On Monday scientists revealed that the Oxford vaccine had an overall efficacy of 70%, but could be around 90% effective when administered as a half dose followed by a full dose a month later.
“The reason we had the half dose is serendipity,” said Mene Pangalos, executive vice-president of biopharmaceuticals research and development at AstraZeneca.
Yes, he is Dr. Pangalos.
When university researchers were distributing the vaccine at the end of April, around the start of Oxford and AstraZeneca’s partnership, they noticed expected side effects such as fatigue, headaches or arm aches were milder than expected.
“So we went back and checked … and we found out that they had underpredicted the dose of the vaccine by half,” said Pangalos.
Instead of restarting the trial, he said researchers decided to continue with the half dose and administer the full dose booster shot at the scheduled time.
About 3,000 people were given the half dose and then a full dose four weeks later, with data showing 90% were protected. In the larger group, who were given two full doses also four weeks apart, efficacy was 62%.
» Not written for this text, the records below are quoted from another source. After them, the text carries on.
File: src/hw/wmi_wake_filter.sv
`timescale 1ns/1ps
`default_nettype none
`include "wmi_defines.svh"

module wmi_wake_filter #(
  parameter int SHORT_CYC = `WMI_SHORT_FILTER_CYC,
  parameter int LONG_CYC  = `WMI_LONG_FILTER_CYC,
  parameter int CNT_W     = 12
) (
  input  wire logic clk_i,
  input  wire logic resetn_i,
  input  wire logic ce_i,
  input  wire logic level_i,
  input  wire logic sample_i,
  input  wire logic long_i,
  output logic      level_o,
  output logic      change_o
);

  logic [CNT_W-1:0] cnt;
  logic [CNT_W-1:0] limit;
  logic             differs;
  logic             accept;

  // Filter window select and acceptance test
  assign limit   = long_i ? CNT_W'(LONG_CYC - 1) : CNT_W'(SHORT_CYC - 1);
  assign differs = sample_i && (level_i != level_o);
  assign accept  = differs && (cnt >= limit);

  // Stability counter, restarted whenever a sampled input crosses back
  always_ff @(posedge clk_i) begin
    if (!resetn_i) begin
      cnt      <= '0;
      level_o  <= 1'b0;
      change_o <= 1'b0;
    end else if (ce_i) begin
      change_o <= accept;
      if (accept) begin
        level_o <= level_i;
        cnt     <= '0;
      end else if (differs) begin
        cnt <= cnt + CNT_W'(1);
      end else if (sample_i) begin
        cnt <= '0;
      end
    end
  end

endmodule // wmi_wake_filter
`default_nettype wire

File: src/hw/wmi_top.sv
// Behaviour
// Host assigns the cyclic sense timer to a high-side output feeding the pin.
// After reset measurement is off, pins keep wake function, switch open.
// With measurement on, switch closes only in Normal mode.
// Measurement on turns off bias sources of pins one and two.
// Measurement on keeps bias, filter, enable settings but does not apply them.
// Measurement on freezes wake and level status of pins one and two.
// Sleep with only pins one/two as sources sets SPI fail, enters Restart; the code does so only with measurement on.
// Short filter accepts level stable for 16 us nominal.
// Long filter accepts level stable for 64 us nominal.
// Interrupt in Normal or Stop drives pin low for pulse time, then high.
// Pin stays high at least the minimum gap between pulses.
// Raising an interrupt never changes the operating mode.
// Class 0 interrupts only on stored wake events of enabled sources.
// Class 1 also interrupts on stored failures; level changes never do.
// Undervoltage, watchdog, short, overtemp, failure flags never interrupt.
// Stop command with uncleared wake status raises an interrupt.
// Pending events move into status registers at pulse falling edge.
// Stored events are held until host clears; level status is not held.
// Host should reread a status register after clearing it.
// In Init mode the pin is sampled for configuration, not driven.
// Pulse and minimum gap each last 100 us nominal.
// Filter field: 00 static short, 01 static long, 10/11 cyclic short.
// Events during a pulse or gap wait for the next pulse.
`timescale 1ns/1ps
`default_nettype none
`include "wmi_defines.svh"

module wmi_top #(
  parameter int PULSE_CYC = `WMI_PULSE_CYC,
  parameter int GAP_CYC   = `WMI_GAP_CYC
) (
  input  wire logic                        clk_i,
  input  wire logic                        resetn_i,
  input  wire logic                        ce_i,
  input  wire wmi_pkg::wmi_mode_t          mode_i,
  input  wire logic                        voltage_measure_enable_i,
  input  wire logic                        int_global_i,
  input  wire logic [5:0]                  filter_mode_bits_i,
  input  wire logic [5:0]                  pin_bias_config_i,
  input  wire logic [`WMI_NUM_PINS-1:0]    wake_source_enable_i,
  input  wire logic [`WMI_NUM_GPIO-1:0]    gpio_wake_enable_i,
  input  wire logic [`WMI_NUM_SRC-1:0]     sense_pin_i,
  input  wire logic                        timer1_on_i,
  input  wire logic                        timer2_on_i,
  input  wire logic [`WMI_NUM_FAIL-1:0]    fail_event_i,
  input  wire logic [`WMI_NUM_PINS-1:0]    pin_wake_clear_i,
  input  wire logic [`WMI_NUM_GPIO-1:0]    gpio_wake_clear_i,
  input  wire logic [`WMI_NUM_FAIL-1:0]    fail_clear_i,
  input  wire logic                        sleep_cmd_i,
  input  wire logic                        stop_cmd_i,
  input  wire logic                        int_pin_i,
  output logic                             int_n_o,
  output logic                             int_oe_o,
  output logic                             config_select_o,
  output logic                             measure_switch_o,
  output logic [5:0]                       pin_bias_drive_o,
  output logic [`WMI_NUM_PINS-1:0]         pin_wake_status_o,
  output logic [`WMI_NUM_GPIO-1:0]         gpio_wake_status_o,
  output logic [`WMI_NUM_SRC-1:0]          pin_level_status_o,
  output logic [`WMI_NUM_FAIL-1:0]         fail_status_o,
  output logic                             spi_fail_set_o,
  output logic                             restart_req_o,
  output logic                             sleep_go_o
);
  import wmi_pkg::*;

  localparam int TW = `WMI_TIMER_W;

  // ****************************************************************
  // Declarations
  // ****************************************************************
  logic [`WMI_NUM_SRC-1:0]  sync_a;
  logic [`WMI_NUM_SRC-1:0]  sync_b;
  logic                     int_sync_a;
  logic                     int_sync_b;
  logic                     meas_en;
  logic [`WMI_NUM_SRC-1:0]  filt_level;
  logic [`WMI_NUM_SRC-1:0]  filt_change;
  logic [`WMI_NUM_SRC-1:0]  src_sample;
  logic [`WMI_NUM_SRC-1:0]  src_long;
  logic [`WMI_NUM_SRC-1:0]  meas_gate;
  logic [`WMI_NUM_SRC-1:0]  wake_en_eff;
  logic [`WMI_NUM_SRC-1:0]  wake_evt;
  logic [`WMI_NUM_SRC-1:0]  pend_wake;
  logic [`WMI_NUM_SRC-1:0]  next_pend_wake;
  logic [`WMI_NUM_SRC-1:0]  wake_xfer;
  logic [`WMI_NUM_FAIL-1:0] pend_fail;
  logic [`WMI_NUM_FAIL-1:0] next_pend_fail;
  logic [`WMI_NUM_FAIL-1:0] fail_int_mask;
  logic [`WMI_NUM_FAIL-1:0] fail_set;
  logic                     stop_req;
  logic                     int_mode;
  logic                     int_req;
  logic                     pulse_start;
  logic                     xfer;
  logic                     only_pins12;
  logic                     timer_last;
  wmi_int_state_t           state;
  wmi_int_state_t           next_state;
  logic [TW-1:0]            timer;
  logic [TW-1:0]            next_timer;
  logic [TW-1:0]            hi_cnt;
  logic [TW-1:0]            lo_cnt;

  // Field decode of one pin's two filter bits
  function automatic logic is_cyclic(input logic [1:0] f);
    return (f == `WMI_FLT_CYCLIC_T1) || (f == `WMI_FLT_CYCLIC_T2);
  endfunction

  // ****************************************************************
  // Input synchronisers and measurement enable
  // ****************************************************************
  always_ff @(posedge clk_i) begin
    if (!resetn_i) begin
      sync_a     <= '0;
      sync_b     <= '0;
      int_sync_a <= 1'b0;
      int_sync_b <= 1'b0;
      meas_en    <= `WMI_MEAS_RESET;
    end else if (ce_i) begin
      sync_a     <= sense_pin_i;
      sync_b     <= sync_a;
      int_sync_a <= int_pin_i;
      int_sync_b <= int_sync_a;
      meas_en    <= voltage_measure_enable_i;
    end
  end

  // ****************************************************************
  // Wake filters
  // ****************************************************************
  // Pins one and two are gated while measuring; gpio pins use static short filter
  assign meas_gate = {3'h7, {2{~meas_en}}};
  generate
    for (genvar i = 0; i < `WMI_NUM_SRC; i++) begin : g_src
      if (i < `WMI_NUM_PINS) begin : g_pin
        logic [1:0] f;
        assign f = filter_mode_bits_i[2*i +: 2];
        assign src_long[i]   = (f == `WMI_FLT_STATIC_LONG);
        assign src_sample[i] = meas_gate[i] &&
                               (!is_cyclic(f) || (f[0] ? timer2_on_i : timer1_on_i));
      end else begin : g_gpio
        assign src_long[i]   = 1'b0;
        assign src_sample[i] = 1'b1;
      end
      wmi_wake_filter u_filt (
        .clk_i    (clk_i),
        .resetn_i (resetn_i),
        .ce_i     (ce_i),
        .level_i  (sync_b[i]),
        .sample_i (src_sample[i]),
        .long_i   (src_long[i]),
        .level_o  (filt_level[i]),
        .change_o (filt_change[i])
      );
    end
  endgenerate

  // ****************************************************************
  // Event sorting
  // ****************************************************************
  // Stored enables of pins one and two have no effect while measuring
  assign wake_en_eff    = {gpio_wake_enable_i, wake_source_enable_i} & meas_gate;
  assign wake_evt       = filt_change & wake_en_eff & meas_gate;
  assign fail_int_mask  = int_global_i ? ~`WMI_FAIL_NO_INT_MASK : '0;
  assign int_mode       = (mode_i == WMI_MODE_NORMAL) || (mode_i == WMI_MODE_STOP);
  assign xfer           = pulse_start || !int_mode;
  assign wake_xfer      = xfer ? (pend_wake & meas_gate) : '0;
  assign next_pend_wake = ((pend_wake & ~{`WMI_NUM_SRC{xfer}}) | wake_evt) & meas_gate;
  assign next_pend_fail = (pend_fail & ~{`WMI_NUM_FAIL{xfer}}) | (fail_event_i & fail_int_mask);
  assign fail_set       = (xfer ? pend_fail : '0) | (fail_event_i & ~fail_int_mask);
  assign int_req        = (|pend_wake) || (|pend_fail) || stop_req;

  // Pending events and host-visible status; a set beats a same-cycle clear
  always_ff @(posedge clk_i) begin
    if (!resetn_i) begin
      pend_wake          <= '0;
      pend_fail          <= '0;
      pin_wake_status_o  <= '0;
      gpio_wake_status_o <= '0;
      fail_status_o      <= '0;
    end else if (ce_i) begin
      pend_wake          <= next_pend_wake;
      pend_fail          <= next_pend_fail;
      pin_wake_status_o  <= (pin_wake_status_o & ~pin_wake_clear_i) |
                            wake_xfer[`WMI_NUM_PINS-1:0];
      gpio_wake_status_o <= (gpio_wake_status_o & ~gpio_wake_clear_i) |
                            wake_xfer[`WMI_NUM_SRC-1:`WMI_NUM_PINS];
      fail_status_o      <= (fail_status_o & ~fail_clear_i) | fail_set;
    end
  end

  // Level status follows the filters, frozen for measured pins
  always_ff @(posedge clk_i) begin
    if (!resetn_i) begin
      pin_level_status_o <= '0;
    end else if (ce_i) begin
      pin_level_status_o <= (filt_level & meas_gate) | (pin_level_status_o & ~meas_gate);
    end
  end

  // ****************************************************************
  // Measurement switch, bias and sleep check
  // ****************************************************************
  assign pin_bias_drive_o = pin_bias_config_i & {2'h3, {4{~meas_en}}};
  assign only_pins12      = meas_en && (|wake_source_enable_i[1:0]) &&
                            !wake_source_enable_i[2] && !(|gpio_wake_enable_i);

  // Switch control and sleep request outcome
  always_ff @(posedge clk_i) begin
    if (!resetn_i) begin
      measure_switch_o <= 1'b0;
      spi_fail_set_o   <= 1'b0;
      restart_req_o    <= 1'b0;
      sleep_go_o       <= 1'b0;
    end else if (ce_i) begin
      measure_switch_o <= meas_en && (mode_i == WMI_MODE_NORMAL);
      spi_fail_set_o   <= sleep_cmd_i && only_pins12;
      restart_req_o    <= sleep_cmd_i && only_pins12;
      sleep_go_o       <= sleep_cmd_i && !only_pins12;
    end
  end

  // ****************************************************************
  // Interrupt pulse sequencer
  // ****************************************************************
  // Sequencer only flags the pin; it drives no mode request
  assign pulse_start = (state == WMI_INT_IDLE) && int_mode && int_req;
  assign timer_last  = (state == WMI_INT_PULSE) ? (timer >= TW'(PULSE_CYC - 1))
                                                : (timer >= TW'(GAP_CYC - 1));

  // Next state: pulse, then enforced high gap
  always_comb begin
    next_state = state;
    next_timer = timer + TW'(1);
    unique case (state)
      WMI_INT_IDLE: begin
        next_timer = '0;
        if (pulse_start) begin
          next_state = WMI_INT_PULSE;
        end
      end
      WMI_INT_PULSE: begin
        if (timer_last || !int_mode) begin
          next_state = WMI_INT_GAP;
          next_timer = '0;
        end
      end
      WMI_INT_GAP: begin
        if (timer_last) begin
          next_state = WMI_INT_IDLE;
        end
      end
    endcase
  end

  // Sequencer registers, stop-entry request and pin drive
  always_ff @(posedge clk_i) begin
    if (!resetn_i) begin
      state           <= WMI_INT_IDLE;
      timer           <= '0;
      stop_req        <= 1'b0;
      int_n_o         <= 1'b1;
      int_oe_o        <= 1'b0;
      config_select_o <= 1'b0;
    end else if (ce_i) begin
      state    <= next_state;
      timer    <= next_timer;
      stop_req <= (stop_req && !pulse_start) ||
                  (stop_cmd_i && (|pin_wake_status_o || |gpio_wake_status_o));
      int_n_o  <= (next_state != WMI_INT_PULSE);
      int_oe_o <= (mode_i != WMI_MODE_INIT);
      if (mode_i == WMI_MODE_INIT) begin
        config_select_o <= int_sync_b;
      end
    end
  end

  // ****************************************************************
  // Checks
  // ****************************************************************
  // Helper counts of high and low time on the pin
  always_ff @(posedge clk_i) begin
    if (!resetn_i) begin
      hi_cnt <= TW'(GAP_CYC);
      lo_cnt <= '0;
    end else if (ce_i) begin
      hi_cnt <= int_n_o ? ((hi_cnt < TW'(GAP_CYC)) ? hi_cnt + TW'(1) : hi_cnt) : '0;
      lo_cnt <= int_n_o ? '0 : lo_cnt + TW'(1);
    end
  end
endmodule // wmi_top
`default_nettype wire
It’s all for the best in this best of all possible worlds, reported Dr. Pangalos
Scientists said they still could not fully explain why the half dose gave better protection, but said it may be that it triggers the immune system differently.
How small was the sample size for this error that worked out well?
One issue was that due to the blinding process, they went quite a few months without knowing that their mistaken dosage was doing better in the trial. I presume they will now switch to this new pattern, but who knows how long that will take to get more results.